My Favorite Books of 2013

It’s astonishing how few books I read as a graduate student. I did a tremendous amount of reading, but it was mostly unpublished fiction by classmates, students, and applicants to the MFA program. I’ve read about 30 books this year, 2/3 of them since I graduated in May. While not that many for me historically, that’s a three year high. Here are my favorites.

ArcadiaCover.jpgArcadia by Tom Stoppard. Every once in a long while you read a book that immediately becomes a part of your personal canon, something you know from the first encounter that you’ll be returning to and finding new depths in for the rest of your life. Borges was like that for me, and Catch-22, Octavia Butler, Kelly Link, Ted Chiang, and now Arcadia. I was already a fan of Stoppard’s play Rosencrantz and Guildenstern are Dead, which I read in high school. I’d been meaning to read Arcadia for years. I even bought a copy once, but it disappeared. (I think an ex stole it.) Over and over it was recommended by people as something I would like, and I finally got around this year to buying a new copy.

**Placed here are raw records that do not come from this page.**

==> src/hdl/clk_ctrl_config.svh <==
`ifndef CLK_CTRL_CONFIG_SVH
`define CLK_CTRL_CONFIG_SVH

// ----------------------------------------
// Comparator clock phase
// ----------------------------------------
// Phase code from the slow control
`define CMP_CODE_W 5
// Fine step count inside the phase-shift PLL
`define CMP_PHASE_W 11
// 56 steps per VCO period, 24 VCO periods per 25 ns
`define CMP_STEPS 1344
// Highest code value, maps to a full cycle
`define CMP_CODE_MAX 31
// Cycles to wait after done, lets the change flag catch up
`define PS_SETTLE 3

// ----------------------------------------
// Sampling clock and resync
// ----------------------------------------
`define SAMP_RST_DEPTH 8
`define US_PRESCALE 40
`define DSR_HOLD_TICKS 100

`endif

==> src/hdl/cmp_phase_pkg.sv <==
`default_nettype none

package cmp_phase_pkg;

	// ----------------------------------------
	// Dynamic phase-shift FSM states
	// ----------------------------------------
	typedef enum logic [2:0]
	{
		st_idle      = 3'd0,
		// Hold off until the PLL reports lock
		st_wait_lock = 3'd1,
		// Single cycle, PLL enable pulse
		st_step      = 3'd2,
		st_wait_done = 3'd3,
		st_settle    = 3'd4
	} ps_state_e;

	// ----------------------------------------
	// Tracker to FSM command
	// ----------------------------------------
	typedef struct packed
	{
		// Target differs from tracked phase
		logic change;
		// Step direction, 1 moves the phase up
		logic inc;
		// Phase-shift reset, board or JTAG
		logic rst;
	} ps_cmd_t;

endpackage

`default_nettype wire

==> src/hdl/samp_clk_pkg.sv <==
`default_nettype none

package samp_clk_pkg;

	// ----------------------------------------
	// SAMP_CLK_PHASE word
	// ----------------------------------------
	// Raw view for registers and compares,
	// field view for the clock mux selects
	typedef union packed
	{
		logic [2:0] raw;
		struct packed
		{
			// 20 MHz half, picks the PLL input
			logic       half;
			// 45 degree tap of the sampling PLL
			logic [1:0] tap;
		} fields;
	} samp_phase_u;

	// ----------------------------------------
	// Sampling clock control outputs
	// ----------------------------------------
	typedef struct packed
	{
		logic cap_phase;
		logic mmcm_rst;
		logic in_sel;
		logic c20_sel;
	} samp_ctrl_t;

endpackage

`default_nettype wire

==> src/hdl/cmp_phase_tracker.sv <==
`timescale 1ns/1ps
`default_nettype none
`include "clk_ctrl_config.svh"

module cmp_phase_tracker
	import cmp_phase_pkg::*;
(
	input  wire logic                   CLK40,
	input  wire logic                   RST,
	input  wire logic                   jtag_rst,
	input  wire logic [`CMP_CODE_W-1:0] code,
	input  wire logic                   ps_en,
	output ps_cmd_t                     cmd,
	output logic                        phs_change,
	output logic [`CMP_PHASE_W-1:0]     cur_phase
);

	localparam int ROM_DEPTH = 1 << `CMP_CODE_W;
	localparam int PW = `CMP_PHASE_W;

	logic [PW-1:0] cmp_rom [ROM_DEPTH];
	logic [PW-1:0] target;
	logic          ps_rst;
	logic          inc;
	logic          change_m1;

	// Either reset also restarts the PLL phase
	assign ps_rst = RST | jtag_rst;

	// ----------------------------------------
	// Code to fine step table
	// ----------------------------------------
	// 32 codes spread over 1344 steps, rounded to nearest
	for (genvar i = 0; i < ROM_DEPTH; i++)
	begin : g_rom
		assign cmp_rom[i] = PW'((i * `CMP_STEPS + `CMP_CODE_MAX / 2) / `CMP_CODE_MAX);
	end

	// Target follows the code one cycle later
	always_ff @(posedge CLK40)
	begin
		target <= cmp_rom[code];
	end

	// Direction and change flags, then a second stage for the FSM
	always_ff @(posedge CLK40 or posedge ps_rst)
	begin
		if (ps_rst)
		begin
			inc        <= 1'b0;
			change_m1  <= 1'b0;
			phs_change <= 1'b0;
		end
		else
		begin
			inc        <= (target > cur_phase);
			change_m1  <= (target != cur_phase);
			// Extra delay so a fresh step is seen before the next decision
			phs_change <= change_m1;
		end
	end

	// ----------------------------------------
	// Phase presumed inside the PLL
	// ----------------------------------------
	// PLL comes out of reset at phase 0
	always_ff @(posedge CLK40 or posedge ps_rst)
	begin
		if (ps_rst)
			cur_phase <= '0;
		else if (ps_en)
		begin
			if (inc)
				cur_phase <= cur_phase + 1'b1;
			else
				cur_phase <= cur_phase - 1'b1;
		end
	end

	always_comb
	begin
		cmd.change = change_m1;
		cmd.inc    = inc;
		cmd.rst    = ps_rst;
	end

endmodule

`default_nettype wire

==> src/hdl/dyn_phase_shift_fsm.sv <==
`timescale 1ns/1ps
`default_nettype none
`include "clk_ctrl_config.svh"

module dyn_phase_shift_fsm
	import cmp_phase_pkg::*;
(
	input  wire logic    CLK40,
	input  wire ps_cmd_t cmd,
	input  wire logic    phs_change,
	input  wire logic    locked,
	input  wire logic    ps_done,
	output logic         ps_en,
	output logic         ps_incdec,
	output logic         busy,
	output ps_state_e    state
);

	localparam int SET_W = $clog2(`PS_SETTLE + 1);

	ps_state_e  next_state;
	logic [SET_W-1:0] settle_cnt;
	logic       fsm_rst;
	logic       settle_last;

	assign fsm_rst = cmd.rst;
	assign settle_last = (settle_cnt == SET_W'(`PS_SETTLE - 1));

	// ----------------------------------------
	// State register
	// ----------------------------------------
	always_ff @(posedge CLK40 or posedge fsm_rst)
	begin
		if (fsm_rst)
			state <= st_idle;
		else
			state <= next_state;
	end

	// Settle counter, cleared outside the settle state
	always_ff @(posedge CLK40 or posedge fsm_rst)
	begin
		if (fsm_rst)
			settle_cnt <= '0;
		else if (state == st_settle)
			settle_cnt <= settle_cnt + 1'b1;
		else
			settle_cnt <= '0;
	end

	// ----------------------------------------
	// Next state
	// ----------------------------------------
	always_comb
	begin
		next_state = state;
		case (state)
			st_idle:
				if (phs_change)
					next_state = st_wait_lock;
			st_wait_lock:
				// No stepping while the PLL is out of lock
				if (locked)
				begin
					// Target may have moved back meanwhile
					if (cmd.change)
						next_state = st_step;
					else
						next_state = st_idle;
				end
			st_step:
				next_state = st_wait_done;
			st_wait_done:
				if (ps_done)
					next_state = st_settle;
			st_settle:
				if (settle_last)
					next_state = st_idle;
			default:
				next_state = st_idle;
		endcase
	end

	// ----------------------------------------
	// Outputs
	// ----------------------------------------
	// One enable pulse per step, direction taken in the same cycle
	assign ps_en     = (state == st_step);
	assign ps_incdec = (state == st_step) & cmd.inc;
	assign busy      = (state != st_idle);

endmodule

`default_nettype wire

==> src/hdl/samp_clk_phase_ctrl.sv <==
`timescale 1ns/1ps
`default_nettype none
`include "clk_ctrl_config.svh"

module samp_clk_phase_ctrl
	import samp_clk_pkg::*;
(
	input  wire logic        CLK40,
	input  wire logic        RST,
	input  wire logic        resync,
	input  wire logic        samp_phs_chng,
	input  wire samp_phase_u phase,
	output samp_ctrl_t       ctrl
);

	logic rst_d1;
	logic rst_d2;
	logic trl_edg_rst;
	logic resync_d1;
	logic lead_edg;
	logic lead_edg_d1;
	logic cap_phase;
	logic clk20_phase;
	logic c20_sel;
	logic pipe_in;
	logic [`SAMP_RST_DEPTH-1:0] rst_pipe;

	// ----------------------------------------
	// Edge detection
	// ----------------------------------------
	// Reset release, two cycles wide
	assign trl_edg_rst = ~RST & rst_d2;
	// Resync rising, one cycle wide
	assign lead_edg = resync & ~resync_d1;

	// Copies of the reset itself
	always_ff @(posedge CLK40)
	begin
		rst_d1 <= RST;
		rst_d2 <= rst_d1;
	end

	always_ff @(posedge CLK40 or posedge RST)
	begin
		if (RST)
		begin
			resync_d1   <= 1'b0;
			lead_edg_d1 <= 1'b0;
			cap_phase   <= 1'b0;
		end
		else
		begin
			resync_d1   <= resync;
			lead_edg_d1 <= lead_edg;
			// Two cycles on resync so the select sees both halves
			cap_phase   <= lead_edg | lead_edg_d1 | trl_edg_rst | samp_phs_chng;
		end
	end

	// ----------------------------------------
	// 20 MHz half select
	// ----------------------------------------
	// Toggle aligned to resync
	always_ff @(posedge CLK40 or posedge RST)
	begin
		if (RST)
			clk20_phase <= 1'b0;
		else if (lead_edg)
			clk20_phase <= 1'b0;
		else
			clk20_phase <= ~clk20_phase;
	end

	// Half captured while the strobe is high
	always_ff @(posedge CLK40 or posedge RST)
	begin
		if (RST)
			c20_sel <= 1'b0;
		else if (cap_phase)
			c20_sel <= clk20_phase;
	end

	// ----------------------------------------
	// Sampling PLL reset stretcher
	// ----------------------------------------
	assign pipe_in = lead_edg | trl_edg_rst | cap_phase | samp_phs_chng;

	always_ff @(posedge CLK40 or posedge RST)
	begin
		if (RST)
			rst_pipe <= '0;
		else
			rst_pipe <= {rst_pipe[`SAMP_RST_DEPTH-2:0], pipe_in};
	end

	always_comb
	begin
		ctrl.cap_phase = cap_phase;
		// Held until the last trigger leaves the pipe
		ctrl.mmcm_rst  = |rst_pipe;
		// PLL input half, flipped by the captured 20 MHz phase
		ctrl.in_sel    = phase.fields.half ^ c20_sel;
		ctrl.c20_sel   = c20_sel;
	end

endmodule

`default_nettype wire

==> src/hdl/dsr_holdoff.sv <==
`timescale 1ns/1ps
`default_nettype none
`include "clk_ctrl_config.svh"

module dsr_holdoff
(
	input  wire logic CLK40,
	input  wire logic RST,
	input  wire logic cap_phase,
	output logic      dsr_resync
);

	localparam int PRE_W = $clog2(`US_PRESCALE);
	localparam int HO_W  = $clog2(`DSR_HOLD_TICKS + 1);

	logic [PRE_W-1:0] pre_cnt;
	logic             us_tick;
	logic [HO_W-1:0]  ho_tmr;
	logic             ho_done;

	// ----------------------------------------
	// 1 MHz tick, free running
	// ----------------------------------------
	assign us_tick = (pre_cnt == PRE_W'(`US_PRESCALE - 1));

	always_ff @(posedge CLK40 or posedge RST)
	begin
		if (RST)
			pre_cnt <= '0;
		else if (us_tick)
			pre_cnt <= '0;
		else
			pre_cnt <= pre_cnt + 1'b1;
	end

	// ----------------------------------------
	// 100 us holdoff
	// ----------------------------------------
	assign ho_done = (ho_tmr == HO_W'(`DSR_HOLD_TICKS));

	// Counts ticks while held, restarts on a new capture
	always_ff @(posedge CLK40 or posedge RST)
	begin
		if (RST)
			ho_tmr <= '0;
		else if (!dsr_resync || cap_phase)
			ho_tmr <= '0;
		else if (us_tick && !ho_done)
			ho_tmr <= ho_tmr + 1'b1;
	end

	// Capture wins over the end of count
	always_ff @(posedge CLK40 or posedge RST)
	begin
		if (RST)
			dsr_resync <= 1'b0;
		else if (cap_phase)
			dsr_resync <= 1'b1;
		else if (ho_done)
			dsr_resync <= 1'b0;
	end

endmodule

`default_nettype wire

==> src/hdl/clock_ctrl_top.sv <==
`timescale 1ns/1ps
`default_nettype none
`include "clk_ctrl_config.svh"

module clock_ctrl_top
	import cmp_phase_pkg::*, samp_clk_pkg::*;
(
	input  wire logic                   CLK40,
	input  wire logic                   RST,
	// Comparator phase control
	input  wire logic [`CMP_CODE_W-1:0] cmp_clk_phase,
	input  wire logic                   cmp_jtag_rst,
	// Sampling phase control
	input  wire samp_phase_u            samp_phase,
	input  wire logic                   samp_phs_chng,
	input  wire logic                   resync,
	// Phase-shift PLL status
	input  wire logic                   ps_done,
	input  wire logic                   trg_mmcm_lock,
	// Phase-shift PLL control
	output logic                        ps_en,
	output logic                        ps_incdec,
	output logic                        ps_rst,
	// Status
	output logic                        cmp_phs_change,
	output logic                        cmp_phs_busy,
	output ps_state_e                   cmp_phs_state,
	output logic [`CMP_PHASE_W-1:0]     cmp_phase_cur,
	output samp_ctrl_t                  samp_ctrl,
	output logic                        dsr_resync
);

	ps_cmd_t ps_cmd;

	// Phase-shift reset also goes out to the PLL
	assign ps_rst = ps_cmd.rst;

	// ----------------------------------------
	// Comparator clock phase
	// ----------------------------------------
	cmp_phase_tracker cmp_phase_tracker_inst
	(
		.CLK40      (CLK40),
		.RST        (RST),
		.jtag_rst   (cmp_jtag_rst),
		.code       (cmp_clk_phase),
		.ps_en      (ps_en),
		.cmd        (ps_cmd),
		.phs_change (cmp_phs_change),
		.cur_phase  (cmp_phase_cur)
	);

	dyn_phase_shift_fsm dyn_phase_shift_fsm_inst
	(
		.CLK40      (CLK40),
		.cmd        (ps_cmd),
		.phs_change (cmp_phs_change),
		.locked     (trg_mmcm_lock),
		.ps_done    (ps_done),
		.ps_en      (ps_en),
		.ps_incdec  (ps_incdec),
		.busy       (cmp_phs_busy),
		.state      (cmp_phs_state)
	);

	// ----------------------------------------
	// Sampling clock and resync holdoff
	// ----------------------------------------
	samp_clk_phase_ctrl samp_clk_phase_ctrl_inst
	(
		.CLK40         (CLK40),
		.RST           (RST),
		.resync        (resync),
		.samp_phs_chng (samp_phs_chng),
		.phase         (samp_phase),
		.ctrl          (samp_ctrl)
	);

	dsr_holdoff dsr_holdoff_inst
	(
		.CLK40      (CLK40),
		.RST        (RST),
		.cap_phase  (samp_ctrl.cap_phase),
		.dsr_resync (dsr_resync)
	);

endmodule

`default_nettype wire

It’s incredible. It has all of my favorite things: clever formalism; patterns that repeat across different scales; nonlinear narrative; fractal mathematics; intellectual humor; and critique of gender roles in social, scientific, and literary regimes. It’s funny, suspenseful, heartbreaking. The best play I’ve ever read. The very first time I have an opportunity to see it produced, I will. In the meantime, the day I read it I got online and bought enough copies to throw an Arcadia reading party. I can’t give a higher recommendation than that.

WeAreAllCompletelyBesideCover.jpgWe Are All Completely Beside Ourselves by Karen Joy Fowler. I was already a fan of Karen Joy Fowler’s work, from her short stories and her novel The Jane Austen Book Club. But her latest novel is in a different league. It’s utterly gorgeous, full of brilliant sentences that add up to an equally brilliant whole. While reading it I was frequently moved to read passages aloud to myself, just to feel the music in the prose. I’ve sold several people the book just by reciting the preface and letting the beauty of the language win them over. It’s convenient that that works, because there’s not really any way to talk about the plot without spoilers that will dramatically change the reading experience. But if that isn’t a concern to you, then you could check out this glowing review by Barbara Kingsolver in the New York Times. For my part, I’ll just say that this year I read Pulitzer Prize winners, Nobel prize winners, bestsellers, and cult classics, but this was my favorite novel that I read in 2013.

books-delusions-of-genderDelusions of Gender by Cordelia Fine. The previous was my favorite novel of the year, but this was my favorite work of nonfiction. (So it was a good year for books with bright yellow covers.) If this were just a thorough takedown of biological essentialism, whether historical or modern, it would probably be enough to earn a place on this list. But Cordelia Fine has done more than that. She’s not just taken on the heroic task of going through all the recent books claiming inherent neurological differences between men and women, and tracked down all of the references to assess their legitimacy, but she’s done it with humor. The book is written in delightfully dry tones of academic snark. So, for example, while critiquing the way that Barbara and Allan Pease use scientific studies in their execrably-titled book Why Men Don’t Listen and Women Can’t Read Maps, she observes that of the studies referenced in the Pease’s claim that their “emotion maps” are based on fMRI research, only one of them was a brain study conducted after the academic use of fMRI. And of that she writes, “It might also be worth mentioning that it was a postmortem study. Possibly Sandra Witelson really did present her samples of dead brain tissue with emotionally charged images–but if she did, it’s not mentioned in the published report.” As they say in the ivory tower, oh SNAP!

NausicaaDeluxEdition

Nausicaä of the Valley of the Wind by Hayao Miyazaki (deluxe edition box set). This was a graduation gift to myself, something I’d been meaning to read for years. I’m a great fan of Miyazaki’s movies, of which the film adaptation of this manga was the first for which he served as both writer and director. The movie version is glorious, and you should watch it if you haven’t, but the manga is a much larger and more intricate story. This is partly because he had only written/drawn the first two years of the manga when he made the movie, and wouldn’t finish it for another decade. The politics, world building, and characterizations are rich, and the artwork predictably incredible. (This oversized edition is worth it for the greater detail in the artwork alone.) The story does at times have a bit of a formless, sprawling feel to it. That could be because it was Miyazaki’s first (and last) long form manga work. But that hardly matters, as the expansiveness of the world is one of the distinct pleasures on offer here.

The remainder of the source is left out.